Core Functions

For more detailed documentation see the R package documentation (PDF). Note that function signatures and exposed functions are equivalent to the R version.

Bayesian Methods

BayesianFactorZoo.BayesianFMFunction
BayesianFM(f::Matrix{Float64}, R::Matrix{Float64}, sim_length::Int)

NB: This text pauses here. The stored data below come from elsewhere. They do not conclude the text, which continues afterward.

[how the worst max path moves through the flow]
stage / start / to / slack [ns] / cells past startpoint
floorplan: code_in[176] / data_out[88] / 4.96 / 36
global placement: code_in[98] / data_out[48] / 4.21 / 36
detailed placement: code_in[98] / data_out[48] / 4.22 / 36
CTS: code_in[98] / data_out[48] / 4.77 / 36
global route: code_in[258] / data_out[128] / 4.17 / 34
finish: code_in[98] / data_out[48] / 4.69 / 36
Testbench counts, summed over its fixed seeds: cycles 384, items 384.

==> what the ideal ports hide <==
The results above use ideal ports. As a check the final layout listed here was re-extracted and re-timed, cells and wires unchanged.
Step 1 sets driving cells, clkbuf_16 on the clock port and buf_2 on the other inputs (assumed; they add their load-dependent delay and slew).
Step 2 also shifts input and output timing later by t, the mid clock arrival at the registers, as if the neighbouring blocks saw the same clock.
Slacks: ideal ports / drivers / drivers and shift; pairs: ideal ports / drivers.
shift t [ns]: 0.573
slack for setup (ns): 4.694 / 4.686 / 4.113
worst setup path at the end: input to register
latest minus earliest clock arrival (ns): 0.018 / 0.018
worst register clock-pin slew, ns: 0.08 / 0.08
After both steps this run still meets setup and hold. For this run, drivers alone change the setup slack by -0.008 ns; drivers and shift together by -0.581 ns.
Background: an optimization exercise with open tools, aiming at small area and a short achievable clock period. Do not read the settings as production practice.
RTL that was checked went through simulation tests only; none was proved equivalent to the original.

==> inputs of branch amber <==
==> flow/design.v <==
module Scrambler(
  input         clock,
  input         reset,
  input  [63:0] io_in,
  output [63:0] io_out
);
  reg [63:0] z1;  
  reg [63:0] z2;  
  reg [63:0] z3;  
  reg [63:0] z4;  
  reg [63:0] z5;  
  reg [63:0] z6;  
  reg [63:0] z7;  
  reg [63:0] z8;  
  reg [63:0] z9;  
  reg [63:0] z10;  
  reg [63:0] z11;  
  reg [63:0] z12;  
  reg [63:0] z13;  
  reg [63:0] z14;  
  reg [63:0] z15;  
  reg [63:0] z16;  
  reg [63:0] z17;  
  reg [63:0] z18;  
  reg [63:0] z19;  
  reg [63:0] z20;  
  reg [63:0] z21;  
  reg [63:0] z22;  
  reg [63:0] z23;  
  wire [63:0] y0 = z18 + z23;  
  assign io_out = y0 + io_in;  
  always @(posedge clock) begin
    if (reset) begin
      z1 <= 64'h0;
      z2 <= 64'h0;
      z3 <= 64'h0;
      z4 <= 64'h0;
      z5 <= 64'h0;
      z6 <= 64'h0;
      z7 <= 64'h0;
      z8 <= 64'h0;
      z9 <= 64'h0;
      z10 <= 64'h0;
      z11 <= 64'h0;
      z12 <= 64'h0;
      z13 <= 64'h0;
      z14 <= 64'h0;
      z15 <= 64'h0;
      z16 <= 64'h0;
      z17 <= 64'h0;
      z18 <= 64'h0;
      z19 <= 64'h0;
      z20 <= 64'h0;
      z21 <= 64'h0;
      z22 <= 64'h0;
      z23 <= 64'h0;
    end else begin
      z1 <= io_out;  
      z2 <= z1;  
      z3 <= z2;  
      z4 <= z3;  
      z5 <= z4;  
      z6 <= z5;  
      z7 <= z6;  
      z8 <= z7;  
      z9 <= z8;  
      z10 <= z9;  
      z11 <= z10;  
      z12 <= z11;  
      z13 <= z12;  
      z14 <= z13;  
      z15 <= z14;  
      z16 <= z15;  
      z17 <= z16;  
      z18 <= z17;  
      z19 <= z18;  
      z20 <= z19;  
      z21 <= z20;  
      z22 <= z21;  
      z23 <= z22;  
    end
  end
endmodule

Bayesian Fama-MacBeth regression. Similar to BayesianSDF but estimates factors' risk premia rather than risk prices.

Arguments

  • f: Matrix of factors with dimension $t \times k$, where $k$ is the number of factors and $t$ is the number of periods
  • R: Matrix of test assets with dimension $t \times N$, where $t$ is the number of periods and $N$ is the number of test assets
  • sim_length: Length of MCMCs

Details

Unlike BayesianSDF, we use factor loadings, $\beta_f$, instead of covariance exposures, $C_f$, in the Fama-MacBeth regression. After obtaining posterior draws of $\mu_Y$ and $\Sigma_Y$ (see BayesianSDF), we calculate:

Returns

Returns a BayesianFMOutput struct containing:

  • lambda_ols_path::Matrix{Float64}: Matrix of size simlength × (k+1) containing OLS risk premia estimates. First column is ``\lambdac`` for constant term, next k columns are factor risk premia.
  • lambda_gls_path::Matrix{Float64}: Matrix of size sim_length × (k+1) containing GLS risk premia estimates.
  • R2_ols_path::Vector{Float64}: Vector of length sim_length containing OLS $R^2$ draws.
  • R2_gls_path::Vector{Float64}: Vector of length sim_length containing GLS $R^2$ draws.
  • Metadata fields accessible via dot notation:
  • n_factors::Int: Number of factors (k)
  • n_assets::Int: Number of test assets (N)
  • n_observations::Int: Number of time periods (t)
  • sim_length::Int: Number of MCMC iterations performed

References

Bryzgalova S, Huang J, Julliard C (2023). "Bayesian solutions for the factor zoo: We just ran two quadrillion models." Journal of Finance, 78(1), 487–557.

Examples

# Run Bayesian FM regression with 10,000 iterations  
results = BayesianFM(f, R, 10_000)

# Access results
ols_risk_premia = mean(results.lambda_ols_path, dims=1)  # Mean OLS risk premia
gls_r2 = mean(results.R2_gls_path)  # Mean GLS R²
source
BayesianFactorZoo.BayesianSDFFunction
BayesianSDF(f::Matrix{Float64}, R::Matrix{Float64}, sim_length::Int=10000; 
           intercept::Bool=true, type::String="OLS", prior::String="Flat",
           psi0::Float64=5.0, d::Float64=0.5)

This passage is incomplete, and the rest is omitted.